Even before he put down the vest and showed up at her place for good – because there was no turning back for either of them after that – he had known. It was part of what kept him away for so long.
Being with Karen was everything right, and good, and Frank hadn’t believed in a long, long time that those things should even be possible for him. That they could be what he deserved.
He only half-believes it even now. But if he’s going to hell for letting himself have this, then he might as well make the most of this one small corner of light and good things until then.
Still, they have their not-so-good days. The days that try to drag them back into those dark, buried places of their past, before they had this. Before they found something else that they could not afford to lose.
There’s the date of every funeral they’ve ever been to, every loved one they’ve had to bury. There are other kinds of anniversaries, too. Birthdays. Christmas. The day Frank got married. But they all carry with them the same kind of heaviness. They all came to an end the same way.
There are more of these kinds of days than either of them would like to count – days that feel like they belong to some other life, but will never stop haunting them in the one they’re living now.
Each one comes with a static kind of silence around it.
They have their own ways of dealing. Frank rises even earlier than usual and goes for a run down the Hudson. He runs until his whole body might be on fire, and then he just keeps on going. Karen throws herself into her work; if she’s not out chasing leads, she’s hunkered down at her computer, fingers flying over the keys.
It takes some navigating, but they’ve learned how to be there for each other without overstepping – how to be gentle with all that silence, how to cradle it close without it breaking. How to let the silence know that it is not alone.
Karen has coffee waiting for him after his long morning runs – black, and scalding, just the way he likes it. She doesn’t tease him for it like she would on any other day, and every kiss that he gives her tastes just a touch bittersweet.
Frank, on his part, cleans their apartment, cooks her dinner. She’s not great at remembering to feed herself on a regular day, so on the hard ones in particular he makes sure the table she’s working at is well-stocked with actual food.
They come back to each other in the twilight hours. Before they had this, their tomorrows had always been more of the same, but now, at least – now, their tomorrows actually mean something again.
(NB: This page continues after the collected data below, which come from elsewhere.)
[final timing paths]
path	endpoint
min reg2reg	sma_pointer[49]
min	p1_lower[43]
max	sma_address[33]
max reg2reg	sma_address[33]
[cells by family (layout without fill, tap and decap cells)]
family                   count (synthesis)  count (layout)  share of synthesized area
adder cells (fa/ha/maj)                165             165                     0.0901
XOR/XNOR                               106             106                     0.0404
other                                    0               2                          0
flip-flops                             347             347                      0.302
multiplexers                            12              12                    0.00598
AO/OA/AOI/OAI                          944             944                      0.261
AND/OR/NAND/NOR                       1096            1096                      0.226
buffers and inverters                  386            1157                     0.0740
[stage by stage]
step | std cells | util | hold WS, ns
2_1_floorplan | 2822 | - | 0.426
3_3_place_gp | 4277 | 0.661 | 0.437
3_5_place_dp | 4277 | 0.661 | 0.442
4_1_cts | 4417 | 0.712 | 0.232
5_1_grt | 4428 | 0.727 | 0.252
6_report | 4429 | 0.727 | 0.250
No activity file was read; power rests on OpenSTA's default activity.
===== src/rtl/cache_victim_sel.sv =====
// cache_victim_sel: per-set round-robin pointers and first-invalid victim choice
module cache_victim_sel
  import cache_pkg::*;
#(
  parameter int SETS = DEF_SETS,
  parameter int WAYS = DEF_WAYS,
  localparam int IW = $clog2(SETS)
) (
  input  logic            clk,
  input  logic            rst,
  input  logic [IW-1:0]   index,
  input  logic [WAYS-1:0] valid_way,
  input  logic            advance,
  output logic [WAYS-1:0] victim,
  output logic            from_rr
);
  logic [WAYS-1:0] rr_ptr [SETS];
  always_ff @(posedge clk)
    if (rst) for (int s = 0; s < SETS; s++) rr_ptr[s] <= '0;
    else if (advance) rr_ptr[index] <= rr_ptr[index] == WAYS'(WAYS - 1) ? '0 : rr_ptr[index] + WAYS'(1);
  always_comb begin
    from_rr = &valid_way;
    victim = from_rr ? WAYS'(1) << rr_ptr[index] : WAYS'(onehot_lowest(32'(~valid_way)));
  end
endmodule
===== src/rtl/cube_pkg.sv =====
`default_nettype none
// ============================================================================
//  Module      : cube_pkg
//  Description : Shared constants for the cube-state store path: cube
//                geometry, store FSM state encoding and the layout of the
//                valid/sequence word polled by the processor.
//  Revision    : 1.0 - initial release
// ============================================================================
package cube_pkg;

    // Cube geometry
    localparam int NUM_SQ    = 24;
    localparam int COLOR_W   = 3;
    localparam int VALID_OFS = 24;

    // Store FSM state encoding
    localparam int            STATE_W = 3;
    localparam logic [STATE_W-1:0] S_IDLE  = 3'd0;
    localparam logic [STATE_W-1:0] S_INVAL = 3'd1;
    localparam logic [STATE_W-1:0] S_SQ    = 3'd2;
    localparam logic [STATE_W-1:0] S_VALID = 3'd3;
    localparam logic [STATE_W-1:0] S_HOLD  = 3'd4;

    // Valid word: bit 0 = cube valid, bits [8:1] = snapshot sequence number
    localparam int VALID_WORD_W  = 32;
    localparam int VALID_FLAG_BIT = 0;
    localparam int VALID_SEQ_LSB  = 1;
    localparam int VALID_SEQ_W    = 8;

    function automatic logic [VALID_WORD_W-1:0] valid_word(input logic [VALID_SEQ_W-1:0] seq);
        logic [VALID_WORD_W-1:0] w;
        w                                 = '0;
        w[VALID_FLAG_BIT]                 = 1'b1;
        w[VALID_SEQ_LSB +: VALID_SEQ_W]   = seq;
        return w;
    endfunction

endpackage : cube_pkg
`default_nettype wire


===== src/rtl/switch_sync_edge.sv =====
`default_nettype none
// ============================================================================
//  Module      : switch_sync_edge
//  Description : Two-flop synchroniser for an asynchronous level input,
//                followed by a rising-edge detector.
//  Ports       : clk     - sampling clock
//                rst     - synchronous active-high reset
//                i_async - raw asynchronous level (switch / button)
//                o_level - synchronised level
//                o_rise  - one-cycle pulse on a synchronised 0->1 transition
//  Revision    : 1.0 - initial release
// ============================================================================
module switch_sync_edge (
    input  logic clk,
    input  logic rst,
    input  logic i_async,
    output logic o_level,
    output logic o_rise
);

    logic r_sync1;
    logic r_sync2;
    logic r_prev;

    always_ff @(posedge clk) begin
        if (rst) begin
            r_sync1 <= 1'b0;
            r_sync2 <= 1'b0;
            r_prev  <= 1'b0;
        end else begin
            r_sync1 <= i_async;
            r_sync2 <= r_sync1;
            r_prev  <= r_sync2;
        end
    end

    assign o_level = r_sync2;
    assign o_rise  = r_sync2 & ~r_prev;

endmodule : switch_sync_edge
`default_nettype wire


===== src/rtl/cube_store_ctrl.sv =====
`default_nettype none
// ============================================================================
//  Module      : cube_store_ctrl
//  Description : On a rising edge of the store switch, freezes the 24 square
//                colours and writes them to dmem as an ordered burst:
//                invalidate valid word, squares 1..24, then valid word with
//                an incremented sequence number.
//  Ports       : vga_clk      - VGA pixel clock
//                reset        - synchronous active-high reset
//                store_switch - raw asynchronous store switch
//                squares      - packed colours, sq_1 in [2:0]
//                dmem_gnt     - arbiter grant (commit = dmem_req & dmem_gnt)
//                dmem_req/we  - write request / enable (identical)
//                dmem_addr    - write word address
//                dmem_data    - write data
//                busy         - snapshot in progress
//                done         - one-cycle pulse after the final write
//                seq_count    - completed snapshots, wraps
//  Revision    : 1.0 - initial release
// ============================================================================
module cube_store_ctrl
    import cube_pkg::*;
#(
    parameter int               NUM_SQ    = cube_pkg::NUM_SQ,
    parameter int               COLOR_W   = cube_pkg::COLOR_W,
    parameter int               ADDR_W    = 12,
    parameter int               DATA_W    = 32,
    parameter logic [ADDR_W-1:0] BASE_ADDR = 12'd1,
    parameter int               VALID_OFS = cube_pkg::VALID_OFS
) (
    input  logic                      vga_clk,
    input  logic                      reset,
    input  logic                      store_switch,
    input  logic [NUM_SQ*COLOR_W-1:0] squares,
    input  logic                      dmem_gnt,
    output logic                      dmem_req,
    output logic                      dmem_we,
    output logic [ADDR_W-1:0]         dmem_addr,
    output logic [DATA_W-1:0]         dmem_data,
    output logic                      busy,
    output logic                      done,
    output logic [7:0]                seq_count
);

    localparam int                IDX_W        = $clog2(NUM_SQ);
    localparam logic [ADDR_W-1:0] c_valid_addr = BASE_ADDR + ADDR_W'(VALID_OFS);
    localparam logic [IDX_W-1:0]  c_last_idx   = IDX_W'(NUM_SQ - 1);

    logic w_sw_level;
    logic w_sw_rise;

    switch_sync_edge u_store_sync (
        .clk     (vga_clk),
        .rst     (reset),
        .i_async (store_switch),
        .o_level (w_sw_level),
        .o_rise  (w_sw_rise)
    );

    logic [STATE_W-1:0]        r_state, w_state_nxt;
    logic [IDX_W-1:0]          r_idx, w_idx_nxt;
    logic [NUM_SQ*COLOR_W-1:0] r_shadow;
    logic                      r_req, w_req_nxt;
    logic [ADDR_W-1:0]         r_addr, w_addr_nxt;
    logic [DATA_W-1:0]         r_data, w_data_nxt;
    logic                      r_done, w_done_nxt;
    logic [7:0]                r_seq;
    logic [COLOR_W-1:0]        w_sq_sel;
    logic                      w_commit;

    assign w_commit = r_req & dmem_gnt;

    // State and registered outputs
    always_ff @(posedge vga_clk) begin
        if (reset) begin
            r_state  <= S_IDLE;
            r_idx    <= '0;
            r_shadow <= '0;
            r_req    <= 1'b0;
            r_addr   <= '0;
            r_data   <= '0;
            r_done   <= 1'b0;
            r_seq    <= '0;
        end else begin
            r_state <= w_state_nxt;
            r_idx   <= w_idx_nxt;
            r_req   <= w_req_nxt;
            r_addr  <= w_addr_nxt;
            r_data  <= w_data_nxt;
            r_done  <= w_done_nxt;
            if (w_done_nxt) begin
                r_seq <= r_seq + 8'd1;
            end
            // Snapshot is taken only when a burst is launched, then frozen
            if (r_state == S_IDLE && w_sw_rise) begin
                r_shadow <= squares;
            end
        end
    end

    // Next-state logic: every burst state advances only on a commit
    always_comb begin
        w_state_nxt = r_state;
        w_idx_nxt   = r_idx;
        case (r_state)
            S_IDLE:  if (w_sw_rise) w_state_nxt = S_INVAL;
            S_INVAL: if (w_commit) begin
                         w_state_nxt = S_SQ;
                         w_idx_nxt   = '0;
                     end
            S_SQ:    if (w_commit) begin
                         if (r_idx == c_last_idx) w_state_nxt = S_VALID;
                         else                     w_idx_nxt   = r_idx + 1'b1;
                     end
            S_VALID: if (w_commit) w_state_nxt = S_HOLD;
            S_HOLD:  if (!w_sw_level) w_state_nxt = S_IDLE;
            default: w_state_nxt = S_IDLE;
        endcase
    end

    // Output logic: values for the next cycle, decoded from the next state so
    // that address/data are registered and only move after a commit.
    assign w_sq_sel = r_shadow[w_idx_nxt*COLOR_W +: COLOR_W];

    always_comb begin
        w_req_nxt  = 1'b0;
        w_addr_nxt = r_addr;
        w_data_nxt = r_data;
        w_done_nxt = (r_state == S_VALID) && w_commit;
        case (w_state_nxt)
            S_INVAL: begin
                w_req_nxt  = 1'b1;
                w_addr_nxt = c_valid_addr;
                w_data_nxt = '0;
            end
            S_SQ: begin
                w_req_nxt  = 1'b1;
                w_addr_nxt = BASE_ADDR + ADDR_W'(w_idx_nxt);
                w_data_nxt = DATA_W'(w_sq_sel);
            end
            S_VALID: begin
                w_req_nxt  = 1'b1;
                w_addr_nxt = c_valid_addr;
                w_data_nxt = DATA_W'(valid_word(r_seq + 8'd1));
            end
            default: ;
        endcase
    end

    assign dmem_req  = r_req;
    assign dmem_we   = r_req;
    assign dmem_addr = r_addr;
    assign dmem_data = r_data;
    assign busy      = r_req;
    assign done      = r_done;
    assign seq_count = r_seq;

endmodule : cube_store_ctrl
`default_nettype wire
Their own birthdays are on the quieter side too, but it’s nice. It’s soft. It’s them.
Nothing to fuss about, just the two of them curled up on the couch and, for once, not letting the rest of the world have any say in the matter. Frank takes the day off of work, and per Karen’s request stows her phone and computer some place she won’t think to find.
They’ve always promised each other no parties – and truly, a party is not what Karen has in mind when she first approaches Curtis for something small, something quiet, this year. She’d gotten the okay from Frank to include him, and there’s a bottle of whiskey she’s stashed in the cabinet just for the occasion.
But then Curt had asked if he could bring a mutual friend, which is how Dinah winds up greeting a slightly startled Frank at the door with wine and a meat-and-cheese platter. And then the postcard to Florida that Karen had mailed months ago gets returned to the sender – hand-delivered by a tanned and beaming Amy, who also brought a pink plastic flamingo as a “housewarming” gift, and a genuinely awful Hawaiian print shirt for Frank.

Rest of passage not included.